Stockpiling issues undermined coronavirus PPE distribution

The National Audit Office has revealed that the government’s plan to distribute personal protective equipment (PPE) during the coronavirus pandemic was undermined because officials failed to stockpile gowns and visors despite warnings to do so.

The report seeks to examine the readiness of the NHS and social care in England for the pandemic alongside the government’s response to the pandemic since Chris Whitty, the chief medical adviser, confirmed the first cases of coronavirus on 31 January. This is despite the New and Emerging Respiratory Virus Threats Advisory Group (Nervtag) recommending in June 2019 that Public Health England should stockpile gowns and switch from glasses to visors when glasses next required reordering.

Research reveals that Public Health England had 41,500 pairs of gloves, 25,700 pairs of eye protectors, and 156,000 facemasks in February. The report claims that, by the end of April, none of these items were left. This was down to the Department of Health and Social Care operating on ‘just in time’ procurement and manufacturing principles.

The spending watchdog’s report claims that less than half of the expected pieces of certain equipment were handed out to frontline workers as the crisis developed. In actual fact, the only categories of PPE that increased in volume in the government’s stockpile between 24 January and 21 February, when ministers were acutely aware of the pandemic in China, were aprons and clinical waste bags.

The NAO findings also confirm that 25,000 hospital patients were discharged to care homes at the height of the pandemic before testing became routine. Initially, NHS England and NHS Improvement advice was to urgently discharge from hospital ‘all patients medically fit to leave’ in order to free up bed space for coronavirus patients. One in three homes for the elderly suffered coronavirus outbreaks. The advice was then changed in mid-April, but more than 1,000 homes were by then dealing with positive cases during the peak of infections in April.

Gareth Davies, the head of NAO, said: "This report demonstrates the enormous efforts of staff across health and social care to respond at speed to the unprecedented challenge of the COVID-19 pandemic. While we have not sought to evaluate government’s response in this report, our work raises some important considerations.

“The speed and nature of the response in health and social care has been shaped by longstanding differences between the sectors and ongoing financial pressures. Government’s ability to increase beds, ventilators, PPE and testing has varied in part because of the number of other bodies, both national and international, with which it has had to engage. All of these issues need to be taken into account as government plans for the later phases of the pandemic and future emergencies.”

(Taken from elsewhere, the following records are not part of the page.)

**src/rtl/tft_pkg.sv**
```systemverilog
package tft_pkg;

    ////////////////////////////////////////////////////////////////////////////
    // Bus and memory widths.
    ////////////////////////////////////////////////////////////////////////////
    localparam int data_w  = 16;                // Panel bus and SDRAM word.
    localparam int addr_w  = 24;                // Bank(2) + row(13) + column(9).
    localparam int count_w = 32;                // Step timer width.

    // Words returned by one SDRAM read.
    localparam logic [2:0] burst_words = 3'd4;

    ////////////////////////////////////////////////////////////////////////////
    // Panel command words.
    ////////////////////////////////////////////////////////////////////////////
    localparam logic [data_w-1:0] cmd_sleep_out  = 16'h1100;
    localparam logic [data_w-1:0] cmd_display_on = 16'h2900;
    localparam logic [data_w-1:0] cmd_caset      = 16'h2A00; // Low byte is param index.
    localparam logic [data_w-1:0] cmd_raset      = 16'h2B00; // Low byte is param index.
    localparam logic [data_w-1:0] cmd_ramwr      = 16'h2C00;
    localparam logic [data_w-1:0] cmd_scan_dir   = 16'h3600;

    // RGB565 clear colour.
    localparam logic [data_w-1:0] color_red = 16'hF800;

    ////////////////////////////////////////////////////////////////////////////
    // Default panel geometry and delays, in clock cycles.
    ////////////////////////////////////////////////////////////////////////////
    localparam int default_width        = 480;
    localparam int default_height       = 800;
    localparam int default_sleep_cycles = 500;          // Settle after sleep out.
    localparam int default_hold_cycles  = 160_000_000;  // Red screen hold.
    localparam int default_gap_cycles   = 80_000;       // Between frames.

    localparam int reset_low_cycles = 16;   // Panel reset pulse.

    // Bus writer operations.
    localparam logic [1:0] op_reset = 2'd0;
    localparam logic [1:0] op_cs    = 2'd1; // op_data[0] is the new chip select.
    localparam logic [1:0] op_data  = 2'd2;
    localparam logic [1:0] op_cmd   = 2'd3;

endpackage
```
**src/rtl/tft_adapter_top.sv**
```systemverilog
`timescale 1ns/1ps

module tft_adapter_top #(
    parameter int frame_width  = tft_pkg::default_width,
    parameter int frame_height = tft_pkg::default_height,
    parameter int sleep_cycles = tft_pkg::default_sleep_cycles,
    parameter int hold_cycles  = tft_pkg::default_hold_cycles,
    parameter int gap_cycles   = tft_pkg::default_gap_cycles
) (
    input  logic                        clk,
    input  logic                        rst_n,
    // SDRAM read side.
    input  logic                        sdram_rd_done,
    input  logic [tft_pkg::data_w-1:0]  sdram_data0,
    input  logic [tft_pkg::data_w-1:0]  sdram_data1,
    input  logic [tft_pkg::data_w-1:0]  sdram_data2,
    input  logic [tft_pkg::data_w-1:0]  sdram_data3,
    output logic [tft_pkg::addr_w-1:0]  sdram_rd_addr,
    output logic                        sdram_rd_req,
    output logic                        frame_active,
    // Panel pins.
    output logic                        lcd_rst,
    output logic                        lcd_bl,
    output logic                        lcd_cs,
    output logic                        lcd_rs,
    output logic                        lcd_wr,
    output logic [tft_pkg::data_w-1:0]  lcd_data
);

    logic                        op_start, op_done;
    logic [1:0]                  op_code;
    logic [tft_pkg::data_w-1:0]  op_data;
    logic                        load, step, expired, timer_free_run;
    logic [tft_pkg::count_w-1:0] load_value;
    logic                        fetch, advance, words_ready, frame_end;
    logic [1:0]                  word_sel;
    logic [tft_pkg::data_w-1:0]  pixel;

    // Fill count loads while a data op is held; delays follow cmd or cs ops.
    assign timer_free_run = (op_code != tft_pkg::op_data);

    tft_sequencer #(
        .frame_width  (frame_width),
        .frame_height (frame_height),
        .sleep_cycles (sleep_cycles),
        .hold_cycles  (hold_cycles),
        .gap_cycles   (gap_cycles)
    ) u_sequencer (
        .clk, .rst_n, .op_done, .expired, .words_ready, .frame_end, .pixel,
        .op_start, .op_code, .op_data, .load, .load_value, .step,
        .fetch, .word_sel, .advance, .frame_active
    );

    tft_step_timer u_timer (
        .clk, .rst_n, .load, .load_value, .step,
        .free_run (timer_free_run),
        .expired
    );

    tft_bus_writer u_bus_writer (
        .clk, .rst_n, .op_start, .op_code, .op_data, .op_done,
        .lcd_rst, .lcd_bl, .lcd_cs, .lcd_rs, .lcd_wr, .lcd_data
    );

    sdram_quad_reader #(
        .frame_pixels (frame_width * frame_height)
    ) u_reader (
        .clk, .rst_n, .fetch, .advance, .word_sel, .sdram_rd_done,
        .sdram_data0, .sdram_data1, .sdram_data2, .sdram_data3,
        .sdram_rd_req, .sdram_rd_addr, .words_ready, .pixel, .frame_end
    );

endmodule

```
**src/rtl/tft_sequencer.sv**
```systemverilog
`timescale 1ns/1ps

module tft_sequencer #(
    parameter int frame_width  = tft_pkg::default_width,
    parameter int frame_height = tft_pkg::default_height,
    parameter int sleep_cycles = tft_pkg::default_sleep_cycles,
    parameter int hold_cycles  = tft_pkg::default_hold_cycles,
    parameter int gap_cycles   = tft_pkg::default_gap_cycles
) (
    input  logic                        clk,
    input  logic                        rst_n,
    input  logic                        op_done,
    input  logic                        expired,
    input  logic                        words_ready,
    input  logic                        frame_end,
    input  logic [tft_pkg::data_w-1:0]  pixel,
    output logic                        op_start,
    output logic [1:0]                  op_code,
    output logic [tft_pkg::data_w-1:0]  op_data,
    output logic                        load,
    output logic [tft_pkg::count_w-1:0] load_value,
    output logic                        step,
    output logic                        fetch,
    output logic [1:0]                  word_sel,
    output logic                        advance,
    output logic                        frame_active
);

    // Last column and row, sent high byte first.
    localparam logic [15:0] x_end     = 16'(frame_width - 1);
    localparam logic [15:0] y_end     = 16'(frame_height - 1);
    localparam logic [1:0]  last_word = 2'(tft_pkg::burst_words - 3'd1);

    enum logic [4:0] {
        ST_PANEL_RST, ST_CS_LOW0, ST_SLEEP_OUT, ST_SLEEP, ST_DISP_ON0, ST_CS_HIGH0,
        ST_CS_LOW1, ST_WIN, ST_RAMWR, ST_FILL_LOAD, ST_FILL, ST_FILL_CHK,
        ST_DISP_ON1, ST_SCAN_CMD, ST_SCAN_DATA, ST_CS_HIGH1, ST_HOLD, ST_GAP,
        ST_FETCH, ST_PIXEL, ST_CS_HIGH2
    } state, after;

    logic                        busy;      // Op or count in flight.
    logic                        clearing;  // Window feeds the red fill.
    logic [3:0]                  win_idx;   // CASET/RASET cmd and data, 16 ops.
    logic [1:0]                  issue_code;
    logic [tft_pkg::data_w-1:0]  issue_data, win_end;
    logic [tft_pkg::count_w-1:0] wait_value;

    assign step    = (state == ST_FILL) && op_done;     // One per red pixel.
    assign advance = (state == ST_PIXEL) && op_done && (word_sel == last_word);

    ////////////////////////////////////////////////////////////////////////////
    // Per-state operation and successor.
    ////////////////////////////////////////////////////////////////////////////
    always_comb begin
        issue_code = tft_pkg::op_cmd;
        issue_data = '0;
        wait_value = '0;
        after      = state;
        win_end    = win_idx[3] ? y_end : x_end;        // RASET half uses rows.
        case (state)
            ST_PANEL_RST: begin
                issue_code = tft_pkg::op_reset;
                after      = ST_CS_LOW0;
            end
            ST_CS_LOW0: begin
                issue_code = tft_pkg::op_cs;
                after      = ST_SLEEP_OUT;
            end
            ST_SLEEP_OUT: begin
                issue_data = tft_pkg::cmd_sleep_out;
                after      = ST_SLEEP;
            end
            ST_SLEEP: begin
                wait_value = sleep_cycles;
                after      = ST_DISP_ON0;
            end
            ST_DISP_ON0: begin
                issue_data = tft_pkg::cmd_display_on;
                after      = ST_CS_HIGH0;
            end
            ST_CS_HIGH0: begin
                issue_code = tft_pkg::op_cs;
                issue_data = 16'd1;
                after      = ST_CS_LOW1;
            end
            ST_CS_LOW1: begin
                issue_code = tft_pkg::op_cs;
                after      = ST_WIN;
            end
            ST_WIN: begin
                if (win_idx[0]) begin                   // Odd index is the data.
                    issue_code = tft_pkg::op_data;
                    case (win_idx[2:1])
                        2'd2:    issue_data = {8'h00, win_end[15:8]};
                        2'd3:    issue_data = {8'h00, win_end[7:0]};
                        default: issue_data = '0;       // Start is 0.
                    endcase
                end else begin
                    issue_data = (win_idx[3] ? tft_pkg::cmd_raset : tft_pkg::cmd_caset)
                                 | {14'd0, win_idx[2:1]};
                end
                after = (win_idx == 4'd15) ? ST_RAMWR : ST_WIN;
            end
            ST_RAMWR: begin
                issue_data = tft_pkg::cmd_ramwr;
                after      = clearing ? ST_FILL_LOAD : ST_FETCH;
            end
            ST_FILL: begin
                issue_code = tft_pkg::op_data;
                issue_data = tft_pkg::color_red;
                after      = ST_FILL_CHK;
            end
            ST_DISP_ON1: begin
                issue_data = tft_pkg::cmd_display_on;
                after      = ST_SCAN_CMD;
            end
            ST_SCAN_CMD: begin
                issue_data = tft_pkg::cmd_scan_dir;
                after      = ST_SCAN_DATA;
            end
            ST_SCAN_DATA: begin
                issue_code = tft_pkg::op_data;          // Default orientation.
                after      = ST_CS_HIGH1;
            end
            ST_CS_HIGH1: begin
                issue_code = tft_pkg::op_cs;
                issue_data = 16'd1;
                after      = ST_HOLD;
            end
            ST_HOLD: begin
                wait_value = hold_cycles;
                after      = ST_GAP;
            end
            ST_GAP: begin
                wait_value = gap_cycles;
                after      = ST_CS_LOW1;
            end
            ST_PIXEL: begin
                issue_code = tft_pkg::op_data;
                issue_data = pixel;
                if (word_sel != last_word) after = ST_PIXEL;
                else                       after = frame_end ? ST_CS_HIGH2 : ST_FETCH;
            end
            ST_CS_HIGH2: begin
                issue_code = tft_pkg::op_cs;
                issue_data = 16'd1;
                after      = ST_GAP;
            end
            default: after = state;
        endcase
    end

    ////////////////////////////////////////////////////////////////////////////
    // Issue, wait and advance.
    ////////////////////////////////////////////////////////////////////////////
    always_ff @(posedge clk or negedge rst_n) begin
        if (!rst_n) begin
            state        <= ST_PANEL_RST;
            busy         <= 1'b0;
            clearing     <= 1'b1;
            win_idx      <= '0;
            word_sel     <= '0;
            op_start     <= 1'b0;
            op_code      <= tft_pkg::op_reset;
            load         <= 1'b0;
            fetch        <= 1'b0;
            frame_active <= 1'b0;
        end else begin
            op_start <= 1'b0;
            load     <= 1'b0;
            fetch    <= 1'b0;
            case (state)
                ST_SLEEP, ST_HOLD, ST_GAP: begin
                    if (!busy) begin
                        load       <= 1'b1;
                        load_value <= wait_value;
                        busy       <= 1'b1;
                    end else if (expired) begin
                        busy  <= 1'b0;
                        state <= after;
                        if (state == ST_GAP) frame_active <= 1'b1;  // Frame begins.
                    end
                end
                ST_FILL_LOAD: begin
                    load       <= 1'b1;
                    load_value <= frame_width * frame_height;
                    op_code    <= tft_pkg::op_data;     // Selects step mode.
                    state      <= ST_FILL;
                end
                ST_FILL_CHK: begin
                    if (expired) begin                  // Last red pixel sent.
                        clearing <= 1'b0;
                        state    <= ST_DISP_ON1;
                    end else begin
                        state <= ST_FILL;
                    end
                end
                ST_FETCH: begin
                    if (!busy) begin
                        fetch <= 1'b1;
                        busy  <= 1'b1;
                    end else if (words_ready) begin
                        busy  <= 1'b0;
                        state <= ST_PIXEL;
                    end
                end
                default: begin
                    if (!busy) begin
                        op_start <= 1'b1;
                        op_code  <= issue_code;
                        op_data  <= issue_data;
                        busy     <= 1'b1;
                    end else if (op_done) begin
                        busy  <= 1'b0;
                        state <= after;
                        if (state == ST_WIN)      win_idx      <= win_idx + 4'd1;
                        if (state == ST_PIXEL)    word_sel     <= word_sel + 2'd1;
                        if (state == ST_CS_HIGH2) frame_active <= 1'b0;
                    end
                end
            endcase
        end
    end

endmodule

```
**src/rtl/sdram_quad_reader.sv**
```systemverilog
`timescale 1ns/1ps

module sdram_quad_reader #(
    parameter int frame_pixels = tft_pkg::default_width * tft_pkg::default_height
) (
    input  logic                        clk,
    input  logic                        rst_n,
    input  logic                        fetch,
    input  logic                        advance,
    input  logic [1:0]                  word_sel,
    input  logic                        sdram_rd_done,
    input  logic [tft_pkg::data_w-1:0]  sdram_data0,
    input  logic [tft_pkg::data_w-1:0]  sdram_data1,
    input  logic [tft_pkg::data_w-1:0]  sdram_data2,
    input  logic [tft_pkg::data_w-1:0]  sdram_data3,
    output logic                        sdram_rd_req,
    output logic [tft_pkg::addr_w-1:0]  sdram_rd_addr,
    output logic                        words_ready,
    output logic [tft_pkg::data_w-1:0]  pixel,
    output logic                        frame_end
);

    // Start of the last burst in the frame.
    localparam logic [tft_pkg::addr_w-1:0] last_addr =
        tft_pkg::addr_w'(frame_pixels - tft_pkg::burst_words);
    localparam logic [tft_pkg::addr_w-1:0] addr_step = tft_pkg::burst_words;

    logic [tft_pkg::data_w-1:0] words [4];
    logic                       capture;

    assign capture   = sdram_rd_req && sdram_rd_done;
    assign pixel     = words[word_sel];
    assign frame_end = advance && (sdram_rd_addr == last_addr);

    always_ff @(posedge clk or negedge rst_n) begin
        if (!rst_n) begin
            sdram_rd_req  <= 1'b0;
            sdram_rd_addr <= '0;
            words_ready   <= 1'b0;
        end else begin
            if (fetch) begin
                sdram_rd_req <= 1'b1;   // Held with the address until done.
            end else if (capture) begin
                sdram_rd_req <= 1'b0;
                words_ready  <= 1'b1;
            end
            if (advance) begin
                words_ready   <= 1'b0;
                sdram_rd_addr <= (sdram_rd_addr == last_addr) ? '0
                                                              : sdram_rd_addr + addr_step;
            end
        end
    end

    // Burst buffer.
    always_ff @(posedge clk) begin
        if (capture) begin
            words[0] <= sdram_data0;
            words[1] <= sdram_data1;
            words[2] <= sdram_data2;
            words[3] <= sdram_data3;
        end
    end

endmodule

```
**src/rtl/tft_bus_writer.sv**
```systemverilog
`timescale 1ns/1ps

module tft_bus_writer (
    input  logic                        clk,
    input  logic                        rst_n,
    input  logic                        op_start,
    input  logic [1:0]                  op_code,
    input  logic [tft_pkg::data_w-1:0]  op_data,
    output logic                        op_done,
    output logic                        lcd_rst,
    output logic                        lcd_bl,
    output logic                        lcd_cs,
    output logic                        lcd_rs,
    output logic                        lcd_wr,
    output logic [tft_pkg::data_w-1:0]  lcd_data
);

    localparam int rst_cnt_w = $clog2(tft_pkg::reset_low_cycles);

    enum logic [1:0] {PH_IDLE, PH_STROBE, PH_RELEASE, PH_RESET} phase;

    logic [rst_cnt_w-1:0] rst_cnt;
    logic                 write_start;

    // Data or command write accepted this cycle.
    assign write_start = (phase == PH_IDLE) && op_start &&
                         ((op_code == tft_pkg::op_data) || (op_code == tft_pkg::op_cmd));

    always_ff @(posedge clk or negedge rst_n) begin
        if (!rst_n) begin
            phase   <= PH_IDLE;
            rst_cnt <= '0;
            op_done <= 1'b0;
            lcd_rst <= 1'b0;    // Panel held in reset.
            lcd_bl  <= 1'b0;
            lcd_cs  <= 1'b1;
            lcd_rs  <= 1'b1;
            lcd_wr  <= 1'b1;
        end else begin
            op_done <= 1'b0;
            case (phase)
                PH_IDLE: begin
                    if (write_start) begin
                        lcd_rs <= (op_code == tft_pkg::op_data);   // Low for cmd.
                        lcd_wr <= 1'b0;
                        phase  <= PH_STROBE;
                    end else if (op_start && op_code == tft_pkg::op_cs) begin
                        lcd_cs  <= op_data[0];
                        op_done <= 1'b1;
                    end else if (op_start) begin                    // Reset pulse.
                        lcd_rst <= 1'b0;
                        rst_cnt <= rst_cnt_w'(tft_pkg::reset_low_cycles - 1);
                        phase   <= PH_RESET;
                    end
                end
                PH_STROBE: begin
                    lcd_wr <= 1'b1;     // Panel latches on this edge.
                    phase  <= PH_RELEASE;
                end
                PH_RELEASE: begin
                    op_done <= 1'b1;
                    phase   <= PH_IDLE;
                end
                PH_RESET: begin
                    if (rst_cnt == '0) begin
                        lcd_rst <= 1'b1;
                        lcd_bl  <= 1'b1;   // Backlight on once out of reset.
                        op_done <= 1'b1;
                        phase   <= PH_IDLE;
                    end else begin
                        rst_cnt <= rst_cnt - 1'b1;
                    end
                end
                default: phase <= PH_IDLE;
            endcase
        end
    end

    // Bus value held between writes.
    always_ff @(posedge clk) begin
        if (write_start) lcd_data <= op_data;
    end

endmodule

```
**src/rtl/tft_step_timer.sv**
```systemverilog
`timescale 1ns/1ps

module tft_step_timer (
    input  logic                        clk,
    input  logic                        rst_n,
    input  logic                        load,
    input  logic [tft_pkg::count_w-1:0] load_value,
    input  logic                        step,
    input  logic                        free_run,
    output logic                        expired
);

    logic [tft_pkg::count_w-1:0] remaining;
    logic                        running;
    logic                        by_step;   // Mode latched at load.

    always_ff @(posedge clk or negedge rst_n) begin
        if (!rst_n) begin
            remaining <= '0;
            running   <= 1'b0;
            by_step   <= 1'b0;
            expired   <= 1'b0;
        end else begin
            expired <= 1'b0;
            if (load) begin
                remaining <= load_value;
                running   <= (load_value != '0);    // Zero count never fires.
                by_step   <= !free_run;
            end else if (running && (!by_step || step)) begin
                remaining <= remaining - 1'b1;
                if (remaining == 1) begin           // Count reached, one pulse.
                    expired <= 1'b1;
                    running <= 1'b0;
                end
            end
        end
    end

endmodule

```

Jeremy Hunt, chair of the Health and Social Care Committee said: “The figures released by the NAO today confirm that 25,000 patients were discharged into care homes without being tested at the height of the epidemic. Whilst the impact of such discharges meant the NHS was never short of beds or ventilators it seems extraordinary that no one appeared to consider the clinical risk to care homes despite widespread knowledge that the virus could be carried asymptomatically. Places like Germany and Hong Kong took measures to protect their care homes that we did not over a critical four week period.”